第34話
「あんたって、ほんと……。ううん、何でもない」
毬は何かを言いかけて、やめた。
そんな風に言われると気なるじゃないか。
なんて言おうとしたのかな?
キーンコーンカーンコーン。
また、チャイムが鳴った。電子音じゃない。
おおきなベルの音。さすがは桜ヶ丘。やることが派手だねぇ。
「行くわよ。ちゃっちゃと動く」
「次はどこへ向かうのかしら?」
毬と話す時もお嬢様言葉。
だって、周りにはまだまだほかのお嬢様がいっぱい残ってる。
気を抜くわけにはいかない。常に緊張状態。
動くってことは、次は移動教室なのか。
「音楽室。今は音楽鑑賞をやってる」
「そうなの。楽しみだわ」
音楽鑑賞かぁ。何の音楽かな?
あたし、音楽は好きなんだよね。
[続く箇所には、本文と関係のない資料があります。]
==> src/pfms_pkg.sv <==
// package: constants and carriers for the pin function and mode select block
package pfms_pkg;

  // ----------------------------------------------------------------------
  // widths and counts
  // ----------------------------------------------------------------------
  localparam int unsigned PFMS_PINS = 6;
  localparam int unsigned PFMS_BIT_CYCLES = 16;
  localparam int unsigned PFMS_CNT_W = 4;
  localparam int unsigned PFMS_SPEEDUP_CYCLES = 1;

  // ----------------------------------------------------------------------
  // reset values
  // ----------------------------------------------------------------------
  localparam logic PFMS_RST_PIN_EN_RESET = 1'h0;
  localparam logic PFMS_DBG_PIN_EN_RESET = 1'h1;
  localparam logic PFMS_BG_MODE_RESET = 1'h0;
  localparam logic [5:0] PFMS_PORT_ZERO = 6'h00;

  // ----------------------------------------------------------------------
  // pin indices
  // ----------------------------------------------------------------------
  localparam int unsigned PFMS_PIN_RST = 2;
  localparam int unsigned PFMS_PIN_DBG = 3;

  // debug pin function selection, lowest priority first
  typedef enum logic [1:0] {
    PFMS_FN_PORT = 2'h0,
    PFMS_FN_CMP = 2'h1,
    PFMS_FN_DEBUG = 2'h3
  } pfms_fn_t;

  // per-pin drive bundle towards the pad
  typedef struct packed {
    logic [5:0] out;
    logic [5:0] oe;
    logic [5:0] pull_up;
    logic [5:0] pull_down;
  } pfms_pad_t;

  // pad controls in reset: only the strap pin keeps its pullup
  localparam pfms_pad_t PFMS_PAD_RESET = '{out: 6'h00, oe: 6'h00, pull_up: 6'h08,
    pull_down: 6'h00};

  // software port configuration
  typedef struct packed {
    logic [5:0] data;
    logic [5:0] dir_out;
    logic [5:0] pull_en;
    logic [5:0] pull_is_down;
  } pfms_port_cfg_t;

endpackage

==> src/pfms_top.sv <==
// module: pin function mux, reset pin switch and mode strap for a small mcu
`timescale 1ns/100ps

// Summary of operation
// - bus clock is the internal clock source divided by two, paces the debug serial timing
// - after power-on the reset-capable pin is a plain input bit
// - setting reset_pin_enable makes it the reset input until power-on
// - pullup forced on while that pin is the reset input, the device is out of reset and no programming voltage is present
// - driving the enabled reset pin low resets the device
// - debug pin is mode strap in reset, debug line right after
// - pullup on while debug pin serves debug or mode function
// - debug pin is output port only once debug_pin_enable is cleared
// - strap high at reset release selects normal run mode
// - strap low through power-on reset selects background mode
// - each debug serial bit lasts sixteen debug controller clocks
// - debug controller clock runs at the bus clock rate
// - releasing the debug line high in a 1 bit drives a brief speedup pulse; a 0 bit releases without one
// - after reset shared pins are inputs without pulls, except the debug pin pullup
// - reset-capable pin never drives; carries wake and timer clock inputs
// - debug pin port use is output only; carries comparator output
// - keypad inputs only wake from stop or wait
// - pull devices chosen per pin by port configuration
// - highest-priority enabled function wins, port use lowest
// - programming voltage disables the reset pin pulls
module pfms_top (
  input wire logic i_ref_clk,
  input wire logic i_rst_n,
  input wire logic i_por,
  input wire logic i_system_options_register_wr,
  input wire logic i_system_options_register_reset_pin_enable,
  input wire logic i_system_options_register_debug_pin_enable,
  input wire pfms_pkg::pfms_port_cfg_t i_port_cfg,
  input wire logic [5:0] i_pad_in,
  input wire logic i_vpp_present,
  input wire logic i_cmp_out_en,
  input wire logic i_comparator_output,
  input wire logic i_cmp_inputs_en,
  input wire logic [5:0] i_keypad_en,
  input wire logic i_low_power,
  input wire logic i_dbg_tx_en,
  input wire logic i_dbg_tx_bit,
  output logic o_bus_clk_en,
  output pfms_pkg::pfms_pad_t o_pad,
  output logic [5:0] o_port_in,
  output logic o_reset_pin_enable,
  output logic o_debug_pin_enable,
  output logic o_ext_reset_req,
  output logic o_background_mode,
  output logic o_keypad_wake,
  output logic o_timer_external_clock_in,
  output logic o_dbg_rx_bit,
  output logic o_dbg_rx_valid,
  output logic o_dbg_tx_busy
);

  // ----------------------------------------------------------------------
  // pin synchronisers
  // ----------------------------------------------------------------------
  logic [5:0] pad_s1;
  logic [5:0] pad_s2;
  logic vpp_s1;
  logic vpp_s2;
  logic [5:0] next_pad_s1;
  logic [5:0] next_pad_s2;
  logic next_vpp_s1;
  logic next_vpp_s2;

  always_comb begin
    next_pad_s1 = i_pad_in;
    next_pad_s2 = pad_s1;
    next_vpp_s1 = i_vpp_present;
    next_vpp_s2 = vpp_s1;
  end

  // no reset here: the strap level must already be synced when reset rises
  always_ff @(posedge i_ref_clk) begin
    pad_s1 <= next_pad_s1;
    pad_s2 <= next_pad_s2;
  end

  always_ff @(posedge i_ref_clk or negedge i_rst_n) begin
    if (!i_rst_n) begin
      vpp_s1 <= 1'h0;
      vpp_s2 <= 1'h0;
    end else begin
      vpp_s1 <= next_vpp_s1;
      vpp_s2 <= next_vpp_s2;
    end
  end

  // ----------------------------------------------------------------------
  // bus clock divider and option bits
  // ----------------------------------------------------------------------
  // i_rst_n covers every reset; i_por marks power-on, which alone clears
  // the sticky reset pin enable
  logic bus_phase;
  logic rst_pin_en;
  logic dbg_pin_en;
  logic strap_armed;
  logic bg_mode;
  logic next_bus_phase;
  logic next_rst_pin_en;
  logic next_dbg_pin_en;
  logic next_strap_armed;
  logic next_bg_mode;

  always_comb begin
    next_bus_phase = ~bus_phase;
    next_rst_pin_en = rst_pin_en;
    if (i_por) begin
      next_rst_pin_en = pfms_pkg::PFMS_RST_PIN_EN_RESET;
    end else if (i_system_options_register_wr && i_system_options_register_reset_pin_enable) begin
      next_rst_pin_en = 1'h1;
    end
    next_dbg_pin_en = dbg_pin_en;
    if (i_system_options_register_wr) begin
      next_dbg_pin_en = i_system_options_register_debug_pin_enable;
    end
    // strap caught on the first clock after release, from the synced pad
    next_strap_armed = 1'h0;
    next_bg_mode = bg_mode;
    if (strap_armed) begin
      next_bg_mode = ~pad_s2[pfms_pkg::PFMS_PIN_DBG];
    end
  end

  always_ff @(posedge i_ref_clk or negedge i_rst_n) begin
    if (!i_rst_n) begin
      bus_phase <= 1'h0;
      dbg_pin_en <= pfms_pkg::PFMS_DBG_PIN_EN_RESET;
      strap_armed <= 1'h1;
      bg_mode <= pfms_pkg::PFMS_BG_MODE_RESET;
    end else begin
      bus_phase <= next_bus_phase;
      dbg_pin_en <= next_dbg_pin_en;
      strap_armed <= next_strap_armed;
      bg_mode <= next_bg_mode;
    end
  end

  // sticky bit must survive a pin reset, so only power-on clears it
  always_ff @(posedge i_ref_clk) begin
    rst_pin_en <= next_rst_pin_en;
  end

  // ----------------------------------------------------------------------
  // debug serial bit timing
  // ----------------------------------------------------------------------
  // counter advances on bus clock phases only, so bits track the bus rate
  logic [pfms_pkg::PFMS_CNT_W-1:0] bit_cnt;
  logic tx_active;
  logic tx_bit;
  logic speedup;
  logic [pfms_pkg::PFMS_CNT_W-1:0] next_bit_cnt;
  logic next_tx_active;
  logic next_tx_bit;
  logic next_speedup;
  logic bit_end;

  always_comb begin
    bit_end = bus_phase && (bit_cnt == 4'(pfms_pkg::PFMS_BIT_CYCLES - 1));
    next_bit_cnt = bit_cnt;
    next_tx_active = tx_active;
    next_tx_bit = tx_bit;
    next_speedup = 1'h0;
    if (!tx_active) begin
      next_bit_cnt = 4'h0;
      // start only on a bus phase, so every bit spans the same ref clocks
      if (i_dbg_tx_en && dbg_pin_en && bus_phase) begin
        next_tx_active = 1'h1;
        next_tx_bit = i_dbg_tx_bit;
      end
    end else if (bus_phase) begin
      next_bit_cnt = bit_cnt + 4'h1;
      // low part of a 1 bit, then release high with a speedup pulse
      if (bit_cnt == 4'h3 && tx_bit) begin
        next_speedup = 1'h1;
      end
      if (bit_end) begin
        next_tx_active = 1'h0;
      end
    end
  end

  always_ff @(posedge i_ref_clk or negedge i_rst_n) begin
    if (!i_rst_n) begin
      bit_cnt <= 4'h0;
      tx_active <= 1'h0;
      tx_bit <= 1'h0;
      speedup <= 1'h0;
    end else begin
      bit_cnt <= next_bit_cnt;
      tx_active <= next_tx_active;
      tx_bit <= next_tx_bit;
      speedup <= next_speedup;
    end
  end

  // ----------------------------------------------------------------------
  // pad function mux
  // ----------------------------------------------------------------------
  pfms_pkg::pfms_pad_t next_pad;
  pfms_pkg::pfms_fn_t dbg_fn;
  logic dbg_drive_low;
  logic [5:0] next_port_in;
  logic next_ext_reset_req;
  logic next_keypad_wake;
  logic next_rx_valid;

  always_comb begin
    // reset value of cfg leaves all pins as pull-free inputs
    next_pad.out = i_port_cfg.data;
    next_pad.oe = i_port_cfg.dir_out;
    next_pad.pull_up = i_port_cfg.pull_en & ~i_port_cfg.pull_is_down;
    next_pad.pull_down = i_port_cfg.pull_en & i_port_cfg.pull_is_down;
    // comparator inputs are analog; they take the digital driver away
    if (i_cmp_inputs_en) begin
      next_pad.oe[1:0] = 2'h0;
    end
    // reset-capable pin is input only
    next_pad.oe[pfms_pkg::PFMS_PIN_RST] = 1'h0;
    if (rst_pin_en) begin
      next_pad.pull_up[pfms_pkg::PFMS_PIN_RST] = 1'h1;
      next_pad.pull_down[pfms_pkg::PFMS_PIN_RST] = 1'h0;
    end
    if (vpp_s2) begin
      next_pad.pull_up[pfms_pkg::PFMS_PIN_RST] = 1'h0;
      next_pad.pull_down[pfms_pkg::PFMS_PIN_RST] = 1'h0;
    end
    // debug pin: highest enabled function wins
    if (dbg_pin_en) begin
      dbg_fn = pfms_pkg::PFMS_FN_DEBUG;
    end else if (i_cmp_out_en) begin
      dbg_fn = pfms_pkg::PFMS_FN_CMP;
    end else begin
      dbg_fn = pfms_pkg::PFMS_FN_PORT;
    end
    dbg_drive_low = tx_active && !tx_bit && !bit_cnt[3];
    case (dbg_fn)
      pfms_pkg::PFMS_FN_DEBUG: begin
        // pseudo open drain: drive low, or high only for the speedup pulse
        // speedup comes from its register, right after the low part ends
        next_pad.out[pfms_pkg::PFMS_PIN_DBG] = speedup;
        next_pad.oe[pfms_pkg::PFMS_PIN_DBG] = (tx_active && bit_cnt < 4'h4) || speedup;
        if (tx_active && bit_cnt >= 4'h4 && bit_cnt < 4'h8 && !tx_bit) begin
          next_pad.oe[pfms_pkg::PFMS_PIN_DBG] = 1'h1;
        end
        if (!dbg_drive_low && !speedup && bit_cnt >= 4'h4) begin
          next_pad.oe[pfms_pkg::PFMS_PIN_DBG] = 1'h0;
        end
        next_pad.pull_up[pfms_pkg::PFMS_PIN_DBG] = 1'h1;
      end
      pfms_pkg::PFMS_FN_CMP: begin
        next_pad.out[pfms_pkg::PFMS_PIN_DBG] = i_comparator_output;
        next_pad.oe[pfms_pkg::PFMS_PIN_DBG] = 1'h1;
        next_pad.pull_up[pfms_pkg::PFMS_PIN_DBG] = 1'h0;
      end
      default: begin
        next_pad.oe[pfms_pkg::PFMS_PIN_DBG] = 1'h1;
        next_pad.pull_up[pfms_pkg::PFMS_PIN_DBG] = 1'h0;
      end
    endcase
    next_pad.pull_down[pfms_pkg::PFMS_PIN_DBG] = 1'h0;
    next_port_in = pad_s2;
    next_port_in[pfms_pkg::PFMS_PIN_DBG] = 1'h0;
    next_ext_reset_req = rst_pin_en && !pad_s2[pfms_pkg::PFMS_PIN_RST];
    // keypad only matters while the core sleeps
    next_keypad_wake = i_low_power && |(i_keypad_en & ~pad_s2);
    next_rx_valid = dbg_pin_en && !tx_active && bus_phase;
  end

  always_ff @(posedge i_ref_clk or negedge i_rst_n) begin
    if (!i_rst_n) begin
      o_pad <= pfms_pkg::PFMS_PAD_RESET;
      o_port_in <= pfms_pkg::PFMS_PORT_ZERO;
      o_ext_reset_req <= 1'h0;
      o_keypad_wake <= 1'h0;
      o_timer_external_clock_in <= 1'h0;
      o_dbg_rx_bit <= 1'h1;
      o_dbg_rx_valid <= 1'h0;
      o_bus_clk_en <= 1'h0;
      o_reset_pin_enable <= 1'h0;
      o_debug_pin_enable <= pfms_pkg::PFMS_DBG_PIN_EN_RESET;
      o_background_mode <= pfms_pkg::PFMS_BG_MODE_RESET;
      o_dbg_tx_busy <= 1'h0;
    end else begin
      o_pad <= next_pad;
      o_port_in <= next_port_in;
      o_ext_reset_req <= next_ext_reset_req;
      o_keypad_wake <= next_keypad_wake;
      o_timer_external_clock_in <= pad_s2[pfms_pkg::PFMS_PIN_RST];
      o_dbg_rx_bit <= pad_s2[pfms_pkg::PFMS_PIN_DBG];
      o_dbg_rx_valid <= next_rx_valid;
      o_bus_clk_en <= next_bus_phase;
      o_reset_pin_enable <= rst_pin_en;
      o_debug_pin_enable <= dbg_pin_en;
      o_background_mode <= bg_mode;
      o_dbg_tx_busy <= tx_active;
    end
  end

endmodule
最近はk-POPにハマってる。
韓国ブームだしね。
移動中も、お嬢様の熱視線はあたしに注がれている。
しせんていうか、これは最早、ビームだ。
きっと、リンゴとかスパッと切れる。
ちょっと、そんな危険なものをあたしに向けないでー!
あたしがパックリ切断されちゃうじゃないの!
どうやら、みんなあたしに興味がある様子。
自慢じゃないからね。断じて自慢じゃないからね。
こんな状態を自慢できる人なんてこの世にいるのだろうか。
はっきり言おう!いないね。神様に誓える。
「さぁ、授業が始まりますわよ」
とてつもなく綺麗な音楽室に先生が入ってきた。
また女の人。なーんか、あの先生嫌いだ。
上から目線っぽい人、嫌いなんだよね。
なんて、口が裂けても言えない。
窮屈だ……。
「いつものように、音楽鑑賞を行いますよ」
先生から一枚のプリントを配布される。
なんか、質のよさそうな紙。そんなとこまでお金をかけるか。
「今から流す音楽を聴いて、感想を書いてくださいね」
ぴらっと何気なく紙をめくる。
……感想欄でか!!
ちょっと、これはでかすぎるでしょ!
無理だよ、こんなに。紙の50分の49が感想欄じゃん!
「本日、皆さんに聞いてもらうのは、ヨハンのアルビオンポルカです。」
ナンデスカソレ?
アルビオンポルカって何?
それ、何語?
ジャパニーズでお願いいたしますわ、先生。
「それでは、流しますわよ」
タイムタイム!待って!無理だ!不可能だ!
こんなに感想は書けない!
でも、ほかのお嬢様たちは平然としてる。
もちろん毬も。余裕をかましてる。ペン回ししてる。
しかも、上手い。拍手したい。なんかムカつくけど上手い。
あたしに失敗は許されないんだ。
そう思うと、流れ出してきた優雅な音楽を聞いて、
ペンが動く。自然な動き。猛スピードで感想を書き込む。
カリカリカリカリ。
シャーペンが休むことなく動く。
手が痛いけど、気にしてられない。
ただ、ひたすらに手を動かした。
「終了。皆さん、ペンを置いて」
カチャン、と机にシャーペンを置いた。
や、やりきった……。
なんとか埋めた。手が……手が痛い。
「渡辺さん。読みあげてみて」
いきなり指名された。
この、感想文を読めってか?
やってやろうじゃないか。
あたしの力作をみんな心して聞くがいい!
「……ということで、この音楽を世に広めることが必要なのです」
ペラペラと、読み上げた。
時折感情をこめて読み上げた。
あたしであたしのこと、褒めた。
それぐらいすごい演説だった。
「さすがは渡辺さん!皆さん、拍手をして!」
先生が感動してる。ハンカチで涙をぬぐってる。
お嬢様たちが本気で拍手してる。
「渡辺様は本当に何でもできますのね」
「わたくしも見習いたいですわ」
あちらこちらで称賛の声が。
そのあと、放心状態になるくらい、あたしは褒めつづけられた。